* _TASK INSTRUCTIONS_:
How many lines in these records include the string "decl"? Reply with that number alone.

(Saved data entries)
┏━━

[src/rtl/nbg_pkg.sv]
`timescale 1ns / 1ps
`default_nettype none
// ----------------------------------------------------------------------------
// nbg_pkg
// shared constants, types and saturation helper for the gravity step block
// ----------------------------------------------------------------------------
package nbg_pkg;

    localparam int MAX_BODIES = 64;
    localparam int FRAC_BITS  = 16;
    localparam int RESULT_CAP = 64;

    localparam int IDX_W  = (MAX_BODIES > 2) ? $clog2(MAX_BODIES) : 1;
    localparam int CNT_W  = $clog2(MAX_BODIES + 1);
    localparam int BIDX_W = 6;

    // divider: dividend up to a 64-bit value shifted by the fraction bits
    localparam int DIV_W  = 64 + FRAC_BITS;
    localparam int DIV_CW = $clog2(DIV_W);
    localparam int DVS_W  = 33;

    localparam logic KIND_ADD  = 1'b0;
    localparam logic KIND_STEP = 1'b1;

    localparam logic [1:0] ST_OK   = 2'd0;
    localparam logic [1:0] ST_FULL = 2'd1;
    localparam logic [1:0] ST_SKIP = 2'd2;
    localparam logic [1:0] ST_SAT  = 2'd3;

    typedef struct packed {
        logic        [31:0] mass;
        logic signed [31:0] vel_y;
        logic signed [31:0] vel_x;
        logic signed [31:0] pos_y;
        logic signed [31:0] pos_x;
    } body_t;

    localparam int BODY_W = $bits(body_t);

    typedef struct packed {
        logic [31:0] val;
        logic        hit;
    } sat_t;

    localparam logic signed [35:0] S32_MAX = 36'sh07FFFFFFF;
    localparam logic signed [35:0] S32_MIN = 36'shF80000000;

    // clamp to the signed 32-bit range
    function automatic sat_t sat32(input logic signed [35:0] v);
        sat_t r;
        if (v > S32_MAX)
        begin
            r.val = 32'h7FFFFFFF;
            r.hit = 1'b1;
        end
        else if (v < S32_MIN)
        begin
            r.val = 32'h80000000;
            r.hit = 1'b1;
        end
        else
        begin
            r.val = v[31:0];
            r.hit = 1'b0;
        end
        return r;
    endfunction

endpackage
`default_nettype wire

[src/rtl/nbg_div.sv]
`timescale 1ns / 1ps
`default_nettype none
// ----------------------------------------------------------------------------
// nbg_div
// restoring divider, one quotient bit per cycle
// ----------------------------------------------------------------------------
module nbg_div (
    input  wire logic                      clk,
    input  wire logic                      rst_n,
    input  wire logic                      start,
    input  wire logic [nbg_pkg::DIV_W-1:0] dividend,
    input  wire logic [nbg_pkg::DVS_W-1:0] divisor,
    output logic                           done,
    output logic      [nbg_pkg::DIV_W-1:0] quotient
);
    import nbg_pkg::*;

    logic              busy_reg, busy_next;
    logic              done_reg, done_next;
    logic [DIV_CW-1:0] cnt_reg, cnt_next;
    logic [DIV_W-1:0]  dvd_reg, dvd_next;
    logic [DVS_W-1:0]  dvs_reg, dvs_next;
    logic [DVS_W-1:0]  rem_reg, rem_next;
    logic [DVS_W:0]    shifted;
    logic [DVS_W:0]    diff;
    logic              ge;

    always_comb
    begin
        shifted   = {rem_reg, dvd_reg[DIV_W-1]};
        ge        = (shifted >= {1'b0, dvs_reg});
        diff      = shifted - {1'b0, dvs_reg};
        busy_next = busy_reg;
        done_next = 1'b0;
        cnt_next  = cnt_reg;
        dvd_next  = dvd_reg;
        dvs_next  = dvs_reg;
        rem_next  = rem_reg;
        if (start)
        begin
            busy_next = 1'b1;
            cnt_next  = DIV_CW'(DIV_W - 1);
            dvd_next  = dividend;
            dvs_next  = divisor;
            rem_next  = '0;
        end
        else if (busy_reg)
        begin
            rem_next = ge ? diff[DVS_W-1:0] : shifted[DVS_W-1:0];
            dvd_next = {dvd_reg[DIV_W-2:0], ge};
            cnt_next = cnt_reg - 1'b1;
            if (cnt_reg == '0)
            begin
                busy_next = 1'b0;
                done_next = 1'b1;
            end
        end
    end

    always_ff @(posedge clk or negedge rst_n)
    begin
        if (!rst_n)
        begin
            busy_reg <= 1'b0;
            done_reg <= 1'b0;
            cnt_reg  <= '0;
        end
        else
        begin
            busy_reg <= busy_next;
            done_reg <= done_next;
            cnt_reg  <= cnt_next;
        end
    end

    always_ff @(posedge clk)
    begin
        dvd_reg <= dvd_next;
        dvs_reg <= dvs_next;
        rem_reg <= rem_next;
    end

    assign done     = done_reg;
    assign quotient = dvd_reg;

endmodule
`default_nettype wire

[config.mk]
export PLATFORM = sky130hd
export DESIGN_NAME = nbg_div
export DESIGN_NICKNAME = d
export VERILOG_FILES = /design/src/rtl/nbg_pkg.sv /design/src/rtl/nbg_div.sv
export SDC_FILE = /design/constraint.sdc
export NUM_CORES = 1
export LEC_CHECK = 0
export BUFFER_PORTS_ARGS = -buffer_cell sky130_fd_sc_hd__buf_2
export CORE_MARGIN = 8
export CORE_UTILIZATION = 58
export DETAILED_ROUTE_END_ITERATION = 10
export GPL_ROUTABILITY_DRIVEN = 0
export PLACE_DENSITY = 0.85
export SLEW_MARGIN = 30
export SYNTH_ARGS = -nofsm -noshare
export SYNTH_HDL_FRONTEND = slang
export SYNTH_SLANG_ARGS = --single-unit
[constraint.sdc]
create_clock -name clk -period 8 [get_ports clk]
set_clock_uncertainty 0.1 [all_clocks]
set_input_delay 1.2 -clock clk [delete_from_list [all_inputs] [get_ports clk]]
set_output_delay 1.2 -clock clk [all_outputs]
set_load 0.01 [all_outputs]
=== Word level (Yosys, flattened, before mapping) ===
Index checks and enable logic that the tools add are counted.

* Register bits after elaboration: 155
* Bits of input ports: 116
* Output and inout bits: 81
* Logic and storage cells: 22

* Add/sub/neg operators: 2
* Magnitude comparators: 1
* Muxes and demuxes: 11
* Reduce and logical (&&, ||, !) cells: 2

{| class="wikitable"
|+ Operators with widths
! operator !! count
|-
| $mux W80 || 2
|-
| $ge A34 B33 Y1 || 1
|-
| $mux W33 || 1
|-
| $sub A33 B33 Y33 || 1
|-
| $mux W7 || 2
|-
| $logic_not A7 Y1 || 1
|-
| $sub A7 B1 Y7 const B || 1
|-
| $mux W1 || 6
|-
| $reduce_bool A2 Y1 || 1
|}

=== Depth between registers and ports, before layout ===
* Depth in word-level cells: 4
* Mapped depth: 13

=== Worst setup path before layout ===
OpenSTA, ideal clock, no wires.

* Path kind: input to register
* From: input port start
* To: register dvd_reg[0] (netlist: quotient[0]) (enable)
* Setup time: 0.793 ns
* Arrival time: 3.099 ns
* Data required time: 7.107 ns
* Path slack: 4.008 ns
* Stages on the path: 4
* Path buffers: 2
* Cells stage by stage: clkbuf_1 > inv_1 > clkbuf_1 > nand2_1

* Word-level cells in the longest chain between the ends: 1

{| class="wikitable"
|+ Ends and longest elaborated chain
! element !! line !! text
|-
| from (decl) || nbg_div.sv:10 || <nowiki>input wire logic start,</nowiki>
|-
| $reduce_bool A2 Y1 (no source line) || -- ||
|-
| to (signal assigned) || nbg_div.sv:78 || <nowiki>dvd_reg <= dvd_next;</nowiki>
|-
| to (decl) || nbg_div.sv:21 || <nowiki>logic [DIV_W-1:0] dvd_reg, dvd_next;</nowiki>
|}

No other way between the ends.
A chain may end at the register's enable or synchronous reset.

=== Worst setup path in the final report ===
* From: register dvd_reg[79] (netlist: quotient[79])
* To: register rem_reg[23]

* Word-level cells in the longest chain between the ends: 2
* Elaborated cells between the ends (all ways): 3
* Those cells by class: add/sub (1); order compare (1); mux (1)

{| class="wikitable"
|+ Ends and longest elaborated chain
! element !! line !! text
|-
| $sub A33 B33 Y33 / $ge A34 B33 Y1 (equally long branches) || nbg_div.sv:32, nbg_div.sv:31 ||
|-
| $mux W33 * || nbg_div.sv:49 || <nowiki>rem_next = ge ? diff[DVS_W-1:0] : shifted[DVS_W-1:0];</nowiki>
|-
| to (signal assigned) || nbg_div.sv:80 || <nowiki>rem_reg <= rem_next;</nowiki>
|-
| to (decl) || nbg_div.sv:23 || <nowiki>logic [DVS_W-1:0] rem_reg, rem_next;</nowiki>
|}

Every way passes the cells marked *; elsewhere a longest branch is shown, timed or not.

==> flow_metrics.env <==
export IMPL_cts_buffers=17
export IMPL_cp_arrival_ps=3830
export IMPL_pre_cts_slack_ps=4430
export IMPL_h_tree_depth=4
export IMPL_postCtsSetupBuffers=0
export IMPL_final_cell_mix="buf_2 (195), edfxtp_1 (113), mux2_2 (80), a21oi_1 (60), nor2_1 (54)"
export IMPL_via_per_inst=5.80
export IMPL_cts_sinks=155
export IMPL_hp_class="reg2reg"
export IMPL_worstSetupPathType="reg2reg"
export IMPL_clock_fmax_ghz=0.279
export IMPL_worst_pin_slew_ps=944
export IMPL_peakVddDrop_v=0.000238
export IMPL_drt_initial_drc_count=462
export IMPL_endpoint_kind="register"
export IMPL_synthCells=725
export IMPL_critical_path_startpoint_type="register"
export IMPL_rows=43
export IMPL_grt_antenna_before_repair=2
export IMPL_crit_chain="inv_1 > ha_1 > inv_1 > fa_1 > a21o_1 > a221o_1 > o21ai_2 > o211a_1 > o21a_1 > buf_4 > a21o_1 > a21oi_1 > nor3_1"
export IMPL_power_leakage_uw=0.00428
export IMPL_ant_nets=0
export IMPL_seq_area_mm2=0.00428
export IMPL_ys_seq_area_share_pct=52.1
export IMPL_syn_avg_cell_area_um2=11.3
export IMPL_required_ps=8250
export IMPL_io_buffers=196
export IMPL_dr_pass1_iters=5
export IMPL_fin_crit_sh_pct=44.8
export IMPL_drive_above_1_share_pct=34.9
export IMPL_grt_overflow=0
export IMPL_status="complete, no violations"
export IMPL_cts_clk_slew_worst_paths_ps=70
export IMPL_dpl_hpwl_um=15800
export IMPL_synth_cell_types=60
export IMPL_fin_nets=1064
export IMPL_die_area_mm2=0.0182
export IMPL_die_w_um=135
export IMPL_grt_max_degree=81
export IMPL_worst_path_max_fanout=32
export IMPL_syn2layout_area_growth_pct=20.8
export IMPL_max_stage_delay_ps=430
export IMPL_slew_headroom_pct=37.1
export IMPL_synth_edff_count=113
export IMPL_initial_core_util_pct=59.1
export IMPL_finalInstanceArea_mm2=0.00992
export IMPL_final_core_util_pct=71.5
export IMPL_min_period_ps=3580
export IMPL_grt_use_total_pct=23.8
export IMPL_largest_register_ffs=80
export IMPL_finalHoldViolCount=0
export IMPL_layout_commonest_cell="buf_2"
export IMPL_ctsResizeCount=0
export IMPL_vias=6410
export IMPL_post_dp_cell_area_mm2=0.00935
export IMPL_clock_path_buffers=2
export IMPL_ctsRootBufferMaster="clkbuf_16"
export IMPL_postSynth_asyncResetShare_pct=5.81
export IMPL_slew_viol_final=0
export IMPL_rsz0062_at_grt="false"
export IMPL_wl_per_cell_um=19.6
export IMPL_p_per_area_mw_per_mm2=291
export IMPL_holdWs_ps=397
export IMPL_path_buf_inv=3
export IMPL_multi_input_area_mm2=0.00362
export IMPL_syn_cell_area_mm2=0.00821
export IMPL_finalWorstSetupSlack_ps=4420
export IMPL_syn_nets=877
export IMPL_drc=0
export IMPL_fin_tns_setup_ps=0
export IMPL_crit_family="compound AO/OA/AOI/OAI gates"
export IMPL_fillCellCount=1024
export IMPL_grt_pass1_wl_um=33900
export IMPL_routed_wl_um=21600
export IMPL_cts_tree="yes"
export IMPL_grt_pass1_vias=6498
export IMPL_slowest_stage="a221o_1"
export IMPL_die_y_um=135
export IMPL_ys_flop_type="edfxtp_1"
export IMPL_setup_viol=0
export IMPL_maxCapViolations=0
export IMPL_yosysWarnings=0
export IMPL_yosys_register_bits=155
export IMPL_coreArea_mm2=0.0139
export IMPL_clk_latency_ps=430
export IMPL_ios=197
export IMPL_cts_hold_buffers=0
worst register-to-register path, delay by kind of cell, from the launching register on:
family                     cells  cell delay, ps
adders and majority gates      2             540
buffers and inverters          3             530
and+or+nand+nor                1             200
AOI/OAI and AO/OA              7            1730
DFF                            1             410
power breakdown:
part,total (uW),switching (uW),internal (uW)
clock network,780,345,435
logic,1020,586,431
registers,1090,89.4,997
total,2880,1020,1860
Yosys cell counts, types with 3 or more instances:
cell type    n  area share, %
edfxtp_1   113             41
mux2_2      80             11
a21oi_1     60            3.7
nor2_1      54            2.5
inv_1       48            2.2
nand2_1     40            1.8
ha_1        35            5.3
dfxtp_1     33            8.0
a211oi_1    25            2.3
o21ai_0     25            1.5
clkbuf_1    23            1.1
xnor2_1     17            1.8
and3_1      13           0.99
xor2_1      13            1.4
a21o_1      11            1.0
nand3_1     10           0.61
nor3_1      10           0.61
dfrtp_1      9            2.7
o21ai_1      9           0.55
mux2i_1      8           0.98
nand4_1      8           0.61
o21bai_1     8           0.73
a221oi_1     4           0.43
a31oi_1      4           0.30
and2_1       4           0.30
buf_4        4           0.37
a2111oi_0    3           0.32
a41oi_1      3           0.32
buf_2        3           0.18
mux2_1       3           0.41
o21ai_2      3           0.32
through the flow:
step           instances  power, uW
2_1_floorplan        725       1840
3_3_place_gp        1072       2070
3_5_place_dp        1073       2100
4_1_cts             1105       2890
5_1_grt             1105       3050
6_report            1106       2880
area by class of cell:
class | count | area share (%)
Multi-Input combinational cell | 489 | 36.5
Antenna cell | 1 | 0.0252
Tap cell | 180 | 2.27
Clock inverter | 14 | 1.39
Timing Repair Buffer | 200 | 10.5
Sequential cell | 155 | 43.1
Inverter | 49 | 1.85
Clock buffer | 18 | 4.33
worst paths after layout:
path | start | to | slack [ps] | depth (start not counted)
worst min register to register | rem_reg[22] | rem_reg[22] | 400 | 2
worst max-delay path | quotient[79] | rem_reg[23] | 4420 | 13
min in group asynchronous | rst_n | done | 520 | 1
worst max register to register | quotient[79] | rem_reg[23] | 4420 | 13
max in group asynchronous | rst_n | cnt_reg[6] | 7100 | 1
worst min-delay path | rem_reg[22] | rem_reg[22] | 400 | 2
kinds of logic after synthesis:
logic type / after synthesis / synth area share (%)
adders and majority gates: 36 / 5.58
buffers and inverters: 81 / 3.93
and+or+nand+nor: 154 / 8.72
muxes: 91 / 12.4
DFF: 155 / 52.1
AOI/OAI and AO/OA: 178 / 14.1
xor gates and xnor gates: 30 / 3.20
metal layers:
layer	global-route usage, %	vias up	share of wire [%]
met1	26.0	3058	37
met4	9.13	4	2.5
met3	9.10	39	9.0
met2	41.2	235	51
li1	-	3074	-
met5	0	-	0.083
Note: power is estimated with default switching activity, not from simulation.
**src/rtl/nbg_pkg.sv**
```systemverilog
`timescale 1ns / 1ps
`default_nettype none
// ----------------------------------------------------------------------------
// nbg_pkg
// shared constants, types and saturation helper for the gravity step block
// ----------------------------------------------------------------------------
package nbg_pkg;

    localparam int MAX_BODIES = 64;
    localparam int FRAC_BITS  = 16;
    localparam int RESULT_CAP = 64;

    localparam int IDX_W  = (MAX_BODIES > 2) ? $clog2(MAX_BODIES) : 1;
    localparam int CNT_W  = $clog2(MAX_BODIES + 1);
    localparam int BIDX_W = 6;

    // divider: dividend up to a 64-bit value shifted by the fraction bits
    localparam int DIV_W  = 64 + FRAC_BITS;
    localparam int DIV_CW = $clog2(DIV_W);
    localparam int DVS_W  = 33;

    localparam logic KIND_ADD  = 1'b0;
    localparam logic KIND_STEP = 1'b1;

    localparam logic [1:0] ST_OK   = 2'd0;
    localparam logic [1:0] ST_FULL = 2'd1;
    localparam logic [1:0] ST_SKIP = 2'd2;
    localparam logic [1:0] ST_SAT  = 2'd3;

    typedef struct packed {
        logic        [31:0] mass;
        logic signed [31:0] vel_y;
        logic signed [31:0] vel_x;
        logic signed [31:0] pos_y;
        logic signed [31:0] pos_x;
    } body_t;

    localparam int BODY_W = $bits(body_t);

    typedef struct packed {
        logic [31:0] val;
        logic        hit;
    } sat_t;

    localparam logic signed [35:0] S32_MAX = 36'sh07FFFFFFF;
    localparam logic signed [35:0] S32_MIN = 36'shF80000000;

    // clamp to the signed 32-bit range
    function automatic sat_t sat32(input logic signed [35:0] v);
        sat_t r;
        if (v > S32_MAX)
        begin
            r.val = 32'h7FFFFFFF;
            r.hit = 1'b1;
        end
        else if (v < S32_MIN)
        begin
            r.val = 32'h80000000;
            r.hit = 1'b1;
        end
        else
        begin
            r.val = v[31:0];
            r.hit = 1'b0;
        end
        return r;
    endfunction

endpackage
`default_nettype wire

```
**src/rtl/nbg_sqrt.sv**
```systemverilog
`timescale 1ns / 1ps
`default_nettype none
// ----------------------------------------------------------------------------
// nbg_sqrt
// digit-by-digit integer square root of a 64-bit value, two bits per cycle
// ----------------------------------------------------------------------------
module nbg_sqrt (
    input  wire logic        clk,
    input  wire logic        rst_n,
    input  wire logic        start,
    input  wire logic [63:0] radicand,
    output logic             done,
    output logic      [31:0] root
);
    import nbg_pkg::*;

    logic        busy_reg, busy_next;
    logic        done_reg, done_next;
    logic [4:0]  cnt_reg, cnt_next;
    logic [63:0] rad_reg, rad_next;
    logic [33:0] rem_reg, rem_next;
    logic [31:0] root_reg, root_next;
    logic [35:0] shifted;
    logic [35:0] trial;
    logic [35:0] diff;

    always_comb
    begin
        shifted   = {rem_reg, rad_reg[63:62]};
        trial     = {2'b00, root_reg, 2'b01};
        diff      = shifted - trial;
        busy_next = busy_reg;
        done_next = 1'b0;
        cnt_next  = cnt_reg;
        rad_next  = rad_reg;
        rem_next  = rem_reg;
        root_next = root_reg;
        if (start)
        begin
            busy_next = 1'b1;
            cnt_next  = 5'd31;
            rad_next  = radicand;
            rem_next  = '0;
            root_next = '0;
        end
        else if (busy_reg)
        begin
            rad_next = {rad_reg[61:0], 2'b00};
            cnt_next = cnt_reg - 1'b1;
            if (shifted >= trial)
            begin
                rem_next  = diff[33:0];
                root_next = {root_reg[30:0], 1'b1};
            end
            else
            begin
                rem_next  = shifted[33:0];
                root_next = {root_reg[30:0], 1'b0};
            end
            if (cnt_reg == '0)
            begin
                busy_next = 1'b0;
                done_next = 1'b1;
            end
        end
    end

    always_ff @(posedge clk or negedge rst_n)
    begin
        if (!rst_n)
        begin
            busy_reg <= 1'b0;
            done_reg <= 1'b0;
            cnt_reg  <= '0;
        end
        else
        begin
            busy_reg <= busy_next;
            done_reg <= done_next;
            cnt_reg  <= cnt_next;
        end
    end

    always_ff @(posedge clk)
    begin
        rad_reg  <= rad_next;
        rem_reg  <= rem_next;
        root_reg <= root_next;
    end

    assign done = done_reg;
    assign root = root_reg;

endmodule
`default_nettype wire

```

┗━━

* _ANSWER TO THIS TASK_:
3